__Exercise__. Narrow the data below down to the lines containing "held".

__Material for this task__.
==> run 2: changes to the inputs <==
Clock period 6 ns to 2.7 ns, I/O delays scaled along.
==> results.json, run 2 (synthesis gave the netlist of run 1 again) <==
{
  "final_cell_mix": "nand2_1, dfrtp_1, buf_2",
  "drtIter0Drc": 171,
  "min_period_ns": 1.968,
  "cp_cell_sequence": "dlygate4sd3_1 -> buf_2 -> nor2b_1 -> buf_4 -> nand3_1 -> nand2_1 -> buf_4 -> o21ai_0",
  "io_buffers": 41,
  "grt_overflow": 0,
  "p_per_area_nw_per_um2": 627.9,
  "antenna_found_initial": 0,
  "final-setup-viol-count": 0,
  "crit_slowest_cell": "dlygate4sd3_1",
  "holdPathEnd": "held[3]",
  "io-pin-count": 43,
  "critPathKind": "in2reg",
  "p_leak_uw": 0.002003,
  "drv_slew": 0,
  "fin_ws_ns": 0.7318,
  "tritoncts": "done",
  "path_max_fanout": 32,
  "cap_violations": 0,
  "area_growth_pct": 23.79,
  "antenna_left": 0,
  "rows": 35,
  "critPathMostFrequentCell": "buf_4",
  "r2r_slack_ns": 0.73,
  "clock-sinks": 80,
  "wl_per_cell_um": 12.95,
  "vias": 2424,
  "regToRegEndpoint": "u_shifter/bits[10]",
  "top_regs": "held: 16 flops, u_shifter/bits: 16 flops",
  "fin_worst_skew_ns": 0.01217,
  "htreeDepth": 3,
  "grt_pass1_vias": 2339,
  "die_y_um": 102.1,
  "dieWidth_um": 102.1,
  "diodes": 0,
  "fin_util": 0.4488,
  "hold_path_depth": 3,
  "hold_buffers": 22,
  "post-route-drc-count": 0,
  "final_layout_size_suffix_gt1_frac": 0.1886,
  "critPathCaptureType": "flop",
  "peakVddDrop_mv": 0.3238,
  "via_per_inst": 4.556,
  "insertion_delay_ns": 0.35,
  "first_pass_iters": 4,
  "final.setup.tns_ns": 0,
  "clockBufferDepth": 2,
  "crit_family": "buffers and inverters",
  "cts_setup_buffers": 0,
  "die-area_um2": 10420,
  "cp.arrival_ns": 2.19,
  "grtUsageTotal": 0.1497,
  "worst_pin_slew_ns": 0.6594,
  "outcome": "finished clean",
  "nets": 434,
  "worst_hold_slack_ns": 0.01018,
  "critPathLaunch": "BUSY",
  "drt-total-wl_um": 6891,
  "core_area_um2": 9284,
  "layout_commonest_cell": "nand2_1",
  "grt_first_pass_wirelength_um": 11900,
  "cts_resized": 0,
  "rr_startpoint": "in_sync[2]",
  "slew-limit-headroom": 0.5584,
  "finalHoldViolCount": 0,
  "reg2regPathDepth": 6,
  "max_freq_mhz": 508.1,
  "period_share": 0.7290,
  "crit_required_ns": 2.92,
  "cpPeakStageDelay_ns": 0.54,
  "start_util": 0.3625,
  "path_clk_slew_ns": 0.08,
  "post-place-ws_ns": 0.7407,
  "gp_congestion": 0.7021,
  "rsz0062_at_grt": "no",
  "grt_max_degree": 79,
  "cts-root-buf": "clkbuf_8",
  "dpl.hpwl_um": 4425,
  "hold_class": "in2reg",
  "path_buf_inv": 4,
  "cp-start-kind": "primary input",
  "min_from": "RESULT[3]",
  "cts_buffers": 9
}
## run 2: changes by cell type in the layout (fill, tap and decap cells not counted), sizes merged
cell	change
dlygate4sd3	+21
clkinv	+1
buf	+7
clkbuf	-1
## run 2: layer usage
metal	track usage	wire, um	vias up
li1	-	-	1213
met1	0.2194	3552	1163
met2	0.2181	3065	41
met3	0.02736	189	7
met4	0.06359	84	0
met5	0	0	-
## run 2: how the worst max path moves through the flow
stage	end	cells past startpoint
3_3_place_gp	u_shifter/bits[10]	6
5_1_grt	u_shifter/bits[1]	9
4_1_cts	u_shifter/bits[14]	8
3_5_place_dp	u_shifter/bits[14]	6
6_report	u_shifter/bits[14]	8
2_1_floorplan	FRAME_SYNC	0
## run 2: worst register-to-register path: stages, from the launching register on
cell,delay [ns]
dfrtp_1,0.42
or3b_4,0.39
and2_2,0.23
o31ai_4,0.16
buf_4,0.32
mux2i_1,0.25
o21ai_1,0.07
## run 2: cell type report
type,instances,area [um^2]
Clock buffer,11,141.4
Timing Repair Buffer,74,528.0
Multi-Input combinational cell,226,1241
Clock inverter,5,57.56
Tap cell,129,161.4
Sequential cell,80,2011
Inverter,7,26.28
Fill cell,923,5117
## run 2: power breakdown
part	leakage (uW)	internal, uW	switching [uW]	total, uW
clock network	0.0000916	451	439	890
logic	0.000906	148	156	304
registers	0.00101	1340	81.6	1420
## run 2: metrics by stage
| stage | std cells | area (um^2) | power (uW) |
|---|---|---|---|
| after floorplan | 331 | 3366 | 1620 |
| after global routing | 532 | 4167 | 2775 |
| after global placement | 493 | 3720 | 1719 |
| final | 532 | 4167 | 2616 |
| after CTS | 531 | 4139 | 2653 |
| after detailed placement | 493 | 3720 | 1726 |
==
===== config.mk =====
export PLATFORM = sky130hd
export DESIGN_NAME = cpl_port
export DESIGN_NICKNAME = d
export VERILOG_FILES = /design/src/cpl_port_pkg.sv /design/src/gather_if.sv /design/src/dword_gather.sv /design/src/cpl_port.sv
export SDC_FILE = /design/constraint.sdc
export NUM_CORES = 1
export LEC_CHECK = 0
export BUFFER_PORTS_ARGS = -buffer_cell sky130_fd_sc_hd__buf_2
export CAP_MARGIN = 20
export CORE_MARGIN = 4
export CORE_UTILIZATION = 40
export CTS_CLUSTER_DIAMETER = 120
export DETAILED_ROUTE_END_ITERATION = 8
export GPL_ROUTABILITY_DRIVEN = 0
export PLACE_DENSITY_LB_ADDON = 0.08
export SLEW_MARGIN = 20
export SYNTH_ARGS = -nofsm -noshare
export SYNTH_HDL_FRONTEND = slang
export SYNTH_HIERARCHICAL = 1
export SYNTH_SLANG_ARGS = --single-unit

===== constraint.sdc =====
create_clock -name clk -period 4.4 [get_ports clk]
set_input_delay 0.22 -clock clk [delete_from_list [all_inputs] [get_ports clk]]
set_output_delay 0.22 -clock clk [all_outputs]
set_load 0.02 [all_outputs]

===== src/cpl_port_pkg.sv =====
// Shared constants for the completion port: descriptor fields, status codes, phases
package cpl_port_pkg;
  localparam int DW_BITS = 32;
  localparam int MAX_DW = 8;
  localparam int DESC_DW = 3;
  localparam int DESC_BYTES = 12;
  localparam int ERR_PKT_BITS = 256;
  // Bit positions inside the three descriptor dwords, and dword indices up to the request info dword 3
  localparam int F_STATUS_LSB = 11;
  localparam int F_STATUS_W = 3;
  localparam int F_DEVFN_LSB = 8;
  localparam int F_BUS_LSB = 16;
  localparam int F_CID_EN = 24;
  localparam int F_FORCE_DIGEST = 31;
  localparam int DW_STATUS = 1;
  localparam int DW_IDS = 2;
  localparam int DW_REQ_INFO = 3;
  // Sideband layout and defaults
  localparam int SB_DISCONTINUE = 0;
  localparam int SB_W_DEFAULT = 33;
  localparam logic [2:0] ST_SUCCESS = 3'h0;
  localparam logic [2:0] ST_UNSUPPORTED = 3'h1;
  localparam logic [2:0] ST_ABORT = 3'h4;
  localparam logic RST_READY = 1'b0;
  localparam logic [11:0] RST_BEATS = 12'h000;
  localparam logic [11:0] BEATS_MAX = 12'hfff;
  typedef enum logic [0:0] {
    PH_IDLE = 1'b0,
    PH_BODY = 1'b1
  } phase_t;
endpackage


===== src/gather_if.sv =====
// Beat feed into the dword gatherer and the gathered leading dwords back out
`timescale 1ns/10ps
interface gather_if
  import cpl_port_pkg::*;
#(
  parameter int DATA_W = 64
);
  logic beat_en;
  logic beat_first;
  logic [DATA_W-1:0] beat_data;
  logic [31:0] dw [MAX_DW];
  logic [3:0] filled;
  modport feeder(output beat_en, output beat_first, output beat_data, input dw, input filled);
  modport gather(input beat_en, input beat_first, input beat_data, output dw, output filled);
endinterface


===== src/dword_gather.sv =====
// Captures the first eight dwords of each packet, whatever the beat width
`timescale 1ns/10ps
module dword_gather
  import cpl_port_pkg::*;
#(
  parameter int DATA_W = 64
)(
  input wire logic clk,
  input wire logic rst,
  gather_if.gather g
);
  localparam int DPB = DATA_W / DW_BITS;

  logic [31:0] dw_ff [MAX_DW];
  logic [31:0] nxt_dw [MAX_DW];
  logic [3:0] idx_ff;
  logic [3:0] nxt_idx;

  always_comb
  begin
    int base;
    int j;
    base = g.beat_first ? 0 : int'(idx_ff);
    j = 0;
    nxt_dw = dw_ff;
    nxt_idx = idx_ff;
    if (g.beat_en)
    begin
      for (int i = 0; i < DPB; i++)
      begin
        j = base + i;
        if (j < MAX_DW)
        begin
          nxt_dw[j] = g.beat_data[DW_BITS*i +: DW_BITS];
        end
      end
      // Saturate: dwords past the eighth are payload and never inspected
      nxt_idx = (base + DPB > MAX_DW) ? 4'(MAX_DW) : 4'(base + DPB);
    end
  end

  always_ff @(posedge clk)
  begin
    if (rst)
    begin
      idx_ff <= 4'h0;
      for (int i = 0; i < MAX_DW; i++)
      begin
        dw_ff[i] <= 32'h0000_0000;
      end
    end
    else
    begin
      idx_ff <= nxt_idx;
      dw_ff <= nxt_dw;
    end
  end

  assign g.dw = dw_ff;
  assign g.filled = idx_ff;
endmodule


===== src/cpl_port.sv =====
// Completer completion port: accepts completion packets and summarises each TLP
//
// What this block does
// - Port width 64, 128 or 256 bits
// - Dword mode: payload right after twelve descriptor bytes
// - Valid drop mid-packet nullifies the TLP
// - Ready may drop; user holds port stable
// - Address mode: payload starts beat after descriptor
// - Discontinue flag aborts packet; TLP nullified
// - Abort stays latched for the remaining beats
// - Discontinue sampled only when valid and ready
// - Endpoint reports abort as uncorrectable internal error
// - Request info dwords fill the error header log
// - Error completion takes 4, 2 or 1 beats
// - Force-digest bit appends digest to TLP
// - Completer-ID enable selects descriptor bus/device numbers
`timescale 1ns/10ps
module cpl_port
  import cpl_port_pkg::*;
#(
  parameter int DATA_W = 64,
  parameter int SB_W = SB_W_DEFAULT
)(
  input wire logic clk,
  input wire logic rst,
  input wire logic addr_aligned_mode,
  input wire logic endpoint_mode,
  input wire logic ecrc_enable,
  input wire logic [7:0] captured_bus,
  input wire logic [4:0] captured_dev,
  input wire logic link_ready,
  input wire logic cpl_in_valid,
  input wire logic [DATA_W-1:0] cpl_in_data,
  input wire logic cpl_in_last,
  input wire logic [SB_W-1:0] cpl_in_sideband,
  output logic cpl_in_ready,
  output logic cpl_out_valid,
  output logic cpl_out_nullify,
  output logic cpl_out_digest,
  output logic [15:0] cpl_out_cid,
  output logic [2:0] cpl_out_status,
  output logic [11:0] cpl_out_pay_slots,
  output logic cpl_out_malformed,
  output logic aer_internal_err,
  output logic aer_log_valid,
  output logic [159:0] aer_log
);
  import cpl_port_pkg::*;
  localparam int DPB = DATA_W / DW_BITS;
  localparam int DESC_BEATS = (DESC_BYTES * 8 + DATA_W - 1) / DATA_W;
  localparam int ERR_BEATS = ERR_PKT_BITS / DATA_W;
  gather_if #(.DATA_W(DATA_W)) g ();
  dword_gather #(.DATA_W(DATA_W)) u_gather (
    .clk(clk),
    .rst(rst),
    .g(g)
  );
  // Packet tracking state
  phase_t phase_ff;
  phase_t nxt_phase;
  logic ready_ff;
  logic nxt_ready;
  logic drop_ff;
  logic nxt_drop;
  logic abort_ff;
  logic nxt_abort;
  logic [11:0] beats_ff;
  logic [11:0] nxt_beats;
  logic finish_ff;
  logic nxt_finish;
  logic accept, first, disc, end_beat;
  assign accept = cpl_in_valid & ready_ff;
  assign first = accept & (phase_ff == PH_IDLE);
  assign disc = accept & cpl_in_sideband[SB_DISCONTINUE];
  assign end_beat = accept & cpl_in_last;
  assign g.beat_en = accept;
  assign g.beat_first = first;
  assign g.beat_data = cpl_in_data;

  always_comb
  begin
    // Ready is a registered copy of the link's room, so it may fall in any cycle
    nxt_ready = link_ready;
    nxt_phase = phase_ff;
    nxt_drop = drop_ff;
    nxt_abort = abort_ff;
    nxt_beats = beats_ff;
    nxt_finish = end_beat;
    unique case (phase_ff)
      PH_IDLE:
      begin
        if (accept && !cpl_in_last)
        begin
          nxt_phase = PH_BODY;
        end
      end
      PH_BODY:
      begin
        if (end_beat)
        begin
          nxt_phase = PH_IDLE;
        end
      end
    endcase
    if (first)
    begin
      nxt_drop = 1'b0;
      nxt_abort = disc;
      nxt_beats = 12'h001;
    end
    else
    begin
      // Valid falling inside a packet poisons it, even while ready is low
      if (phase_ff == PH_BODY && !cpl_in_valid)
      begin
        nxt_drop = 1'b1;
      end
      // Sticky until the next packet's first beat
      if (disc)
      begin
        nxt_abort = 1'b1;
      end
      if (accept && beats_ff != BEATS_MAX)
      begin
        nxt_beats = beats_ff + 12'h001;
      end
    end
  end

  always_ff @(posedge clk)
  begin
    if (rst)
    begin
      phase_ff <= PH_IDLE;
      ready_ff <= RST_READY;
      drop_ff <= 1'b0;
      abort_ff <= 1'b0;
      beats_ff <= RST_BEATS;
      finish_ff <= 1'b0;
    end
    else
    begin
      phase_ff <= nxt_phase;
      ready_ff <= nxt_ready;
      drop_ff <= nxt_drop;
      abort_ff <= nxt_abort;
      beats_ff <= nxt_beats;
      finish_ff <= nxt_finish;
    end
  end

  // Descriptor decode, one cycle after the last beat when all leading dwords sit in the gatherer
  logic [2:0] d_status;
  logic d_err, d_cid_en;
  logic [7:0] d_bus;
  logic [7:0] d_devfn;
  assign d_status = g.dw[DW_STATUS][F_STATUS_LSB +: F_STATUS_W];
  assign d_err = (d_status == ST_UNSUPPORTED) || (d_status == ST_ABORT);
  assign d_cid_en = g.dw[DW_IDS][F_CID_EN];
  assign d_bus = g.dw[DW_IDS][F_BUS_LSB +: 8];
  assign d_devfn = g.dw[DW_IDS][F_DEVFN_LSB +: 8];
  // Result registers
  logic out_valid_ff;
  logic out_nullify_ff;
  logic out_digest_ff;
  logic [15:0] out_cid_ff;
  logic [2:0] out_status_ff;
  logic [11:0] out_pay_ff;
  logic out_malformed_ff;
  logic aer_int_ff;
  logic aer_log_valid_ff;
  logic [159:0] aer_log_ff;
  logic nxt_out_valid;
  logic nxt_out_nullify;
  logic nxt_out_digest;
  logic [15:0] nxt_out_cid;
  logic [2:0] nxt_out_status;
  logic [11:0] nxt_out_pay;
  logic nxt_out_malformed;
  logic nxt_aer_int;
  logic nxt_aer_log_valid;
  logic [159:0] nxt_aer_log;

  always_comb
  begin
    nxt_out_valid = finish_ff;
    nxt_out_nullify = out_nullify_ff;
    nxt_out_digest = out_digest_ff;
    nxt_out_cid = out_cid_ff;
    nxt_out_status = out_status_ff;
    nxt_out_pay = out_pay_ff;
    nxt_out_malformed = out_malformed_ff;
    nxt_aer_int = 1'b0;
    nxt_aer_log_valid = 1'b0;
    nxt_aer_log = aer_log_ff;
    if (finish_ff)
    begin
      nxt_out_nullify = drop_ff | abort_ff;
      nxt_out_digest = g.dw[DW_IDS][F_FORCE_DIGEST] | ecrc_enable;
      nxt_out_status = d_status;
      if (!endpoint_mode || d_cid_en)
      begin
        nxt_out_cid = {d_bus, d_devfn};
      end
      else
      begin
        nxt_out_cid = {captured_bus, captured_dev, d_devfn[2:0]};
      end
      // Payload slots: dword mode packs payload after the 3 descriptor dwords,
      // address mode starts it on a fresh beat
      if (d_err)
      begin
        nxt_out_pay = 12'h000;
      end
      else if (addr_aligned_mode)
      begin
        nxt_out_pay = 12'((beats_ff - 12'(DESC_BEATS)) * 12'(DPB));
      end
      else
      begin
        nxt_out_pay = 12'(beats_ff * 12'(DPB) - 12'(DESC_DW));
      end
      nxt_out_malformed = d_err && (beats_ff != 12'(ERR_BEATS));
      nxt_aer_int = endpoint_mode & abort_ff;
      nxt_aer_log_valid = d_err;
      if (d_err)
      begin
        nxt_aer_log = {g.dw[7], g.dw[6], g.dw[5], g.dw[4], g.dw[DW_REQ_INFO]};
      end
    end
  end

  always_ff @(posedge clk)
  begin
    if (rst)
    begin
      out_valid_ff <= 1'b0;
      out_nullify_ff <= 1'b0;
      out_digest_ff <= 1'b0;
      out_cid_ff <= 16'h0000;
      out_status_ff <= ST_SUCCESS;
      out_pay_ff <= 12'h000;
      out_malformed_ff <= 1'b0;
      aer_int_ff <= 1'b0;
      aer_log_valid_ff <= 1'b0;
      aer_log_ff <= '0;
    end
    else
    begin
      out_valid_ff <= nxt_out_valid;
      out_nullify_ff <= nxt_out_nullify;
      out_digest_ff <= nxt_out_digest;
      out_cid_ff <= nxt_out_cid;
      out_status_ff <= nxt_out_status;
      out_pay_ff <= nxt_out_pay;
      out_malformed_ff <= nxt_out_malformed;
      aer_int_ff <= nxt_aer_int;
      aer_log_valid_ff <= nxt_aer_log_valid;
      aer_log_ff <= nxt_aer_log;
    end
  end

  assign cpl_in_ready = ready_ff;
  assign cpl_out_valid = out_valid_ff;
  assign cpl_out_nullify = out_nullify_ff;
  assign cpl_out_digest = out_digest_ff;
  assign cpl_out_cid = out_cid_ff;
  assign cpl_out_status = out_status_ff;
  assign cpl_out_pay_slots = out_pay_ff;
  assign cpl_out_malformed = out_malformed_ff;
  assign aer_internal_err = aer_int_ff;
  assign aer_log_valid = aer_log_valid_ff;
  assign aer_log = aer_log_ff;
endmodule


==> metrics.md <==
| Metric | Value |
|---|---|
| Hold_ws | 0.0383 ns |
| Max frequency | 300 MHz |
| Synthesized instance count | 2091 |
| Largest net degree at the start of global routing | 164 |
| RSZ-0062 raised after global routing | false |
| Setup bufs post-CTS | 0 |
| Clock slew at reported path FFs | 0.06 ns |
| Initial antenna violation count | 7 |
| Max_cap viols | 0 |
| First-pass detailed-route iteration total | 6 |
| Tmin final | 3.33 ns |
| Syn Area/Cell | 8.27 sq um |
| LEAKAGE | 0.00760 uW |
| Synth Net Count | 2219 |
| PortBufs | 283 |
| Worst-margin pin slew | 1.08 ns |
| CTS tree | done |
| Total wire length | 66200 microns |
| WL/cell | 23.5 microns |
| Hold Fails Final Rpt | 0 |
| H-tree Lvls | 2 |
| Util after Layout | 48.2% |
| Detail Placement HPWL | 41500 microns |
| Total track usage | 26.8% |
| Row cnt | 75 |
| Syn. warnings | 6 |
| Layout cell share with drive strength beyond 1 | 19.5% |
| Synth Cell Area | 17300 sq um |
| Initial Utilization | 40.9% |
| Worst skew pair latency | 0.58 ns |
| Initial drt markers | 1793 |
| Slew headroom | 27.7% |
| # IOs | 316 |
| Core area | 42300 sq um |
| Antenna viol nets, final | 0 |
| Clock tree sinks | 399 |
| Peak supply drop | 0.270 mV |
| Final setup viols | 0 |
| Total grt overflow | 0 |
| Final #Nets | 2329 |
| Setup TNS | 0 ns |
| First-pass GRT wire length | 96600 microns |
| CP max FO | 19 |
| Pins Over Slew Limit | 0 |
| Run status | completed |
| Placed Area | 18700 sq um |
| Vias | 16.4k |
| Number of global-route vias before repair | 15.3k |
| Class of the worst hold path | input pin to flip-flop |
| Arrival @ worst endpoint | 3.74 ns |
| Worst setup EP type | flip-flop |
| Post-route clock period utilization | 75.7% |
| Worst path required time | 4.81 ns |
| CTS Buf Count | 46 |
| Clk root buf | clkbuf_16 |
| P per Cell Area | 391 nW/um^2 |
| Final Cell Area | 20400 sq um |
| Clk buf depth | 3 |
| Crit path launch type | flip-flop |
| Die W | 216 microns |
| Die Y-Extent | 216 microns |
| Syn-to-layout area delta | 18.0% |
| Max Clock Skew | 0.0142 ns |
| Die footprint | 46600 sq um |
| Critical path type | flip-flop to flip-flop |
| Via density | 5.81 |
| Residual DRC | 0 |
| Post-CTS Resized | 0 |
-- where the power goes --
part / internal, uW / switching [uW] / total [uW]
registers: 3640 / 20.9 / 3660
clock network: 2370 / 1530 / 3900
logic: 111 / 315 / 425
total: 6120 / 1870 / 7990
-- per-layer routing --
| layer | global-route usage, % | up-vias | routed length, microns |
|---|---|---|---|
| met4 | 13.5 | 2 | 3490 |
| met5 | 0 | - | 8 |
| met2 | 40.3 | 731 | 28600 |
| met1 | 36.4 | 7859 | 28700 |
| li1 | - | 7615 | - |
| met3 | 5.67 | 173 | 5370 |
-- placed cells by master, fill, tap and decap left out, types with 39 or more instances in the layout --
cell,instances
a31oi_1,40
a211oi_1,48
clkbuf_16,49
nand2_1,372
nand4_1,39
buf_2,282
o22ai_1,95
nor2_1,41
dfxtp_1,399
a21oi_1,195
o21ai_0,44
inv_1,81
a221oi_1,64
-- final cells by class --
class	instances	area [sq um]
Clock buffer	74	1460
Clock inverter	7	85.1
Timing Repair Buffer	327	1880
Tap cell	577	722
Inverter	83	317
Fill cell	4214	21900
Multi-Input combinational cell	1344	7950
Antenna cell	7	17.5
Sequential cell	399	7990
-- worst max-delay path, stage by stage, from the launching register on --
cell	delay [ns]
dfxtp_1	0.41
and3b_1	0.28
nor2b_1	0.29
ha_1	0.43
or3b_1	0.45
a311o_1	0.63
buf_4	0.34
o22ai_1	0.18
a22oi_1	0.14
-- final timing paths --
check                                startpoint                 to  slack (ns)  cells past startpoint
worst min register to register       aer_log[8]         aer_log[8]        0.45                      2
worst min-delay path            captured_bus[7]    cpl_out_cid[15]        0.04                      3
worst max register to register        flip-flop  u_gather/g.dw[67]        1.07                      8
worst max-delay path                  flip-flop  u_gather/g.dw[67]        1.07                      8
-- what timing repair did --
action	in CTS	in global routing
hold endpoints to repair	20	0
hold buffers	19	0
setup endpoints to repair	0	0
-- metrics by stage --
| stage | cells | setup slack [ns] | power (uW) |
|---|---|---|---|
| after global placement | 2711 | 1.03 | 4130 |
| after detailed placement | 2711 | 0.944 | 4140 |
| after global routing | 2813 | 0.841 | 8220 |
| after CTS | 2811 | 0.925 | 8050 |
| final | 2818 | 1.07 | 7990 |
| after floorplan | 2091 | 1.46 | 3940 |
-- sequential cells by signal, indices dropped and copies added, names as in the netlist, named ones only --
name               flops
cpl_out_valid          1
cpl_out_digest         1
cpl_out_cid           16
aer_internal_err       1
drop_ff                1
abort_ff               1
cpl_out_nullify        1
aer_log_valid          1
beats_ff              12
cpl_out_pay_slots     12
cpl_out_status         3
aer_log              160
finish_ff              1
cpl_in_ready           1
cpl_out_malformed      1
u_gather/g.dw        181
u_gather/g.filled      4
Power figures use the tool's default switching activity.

__Exercise response__.
  "holdPathEnd": "held[3]",
  "top_regs": "held: 16 flops, u_shifter/bits: 16 flops",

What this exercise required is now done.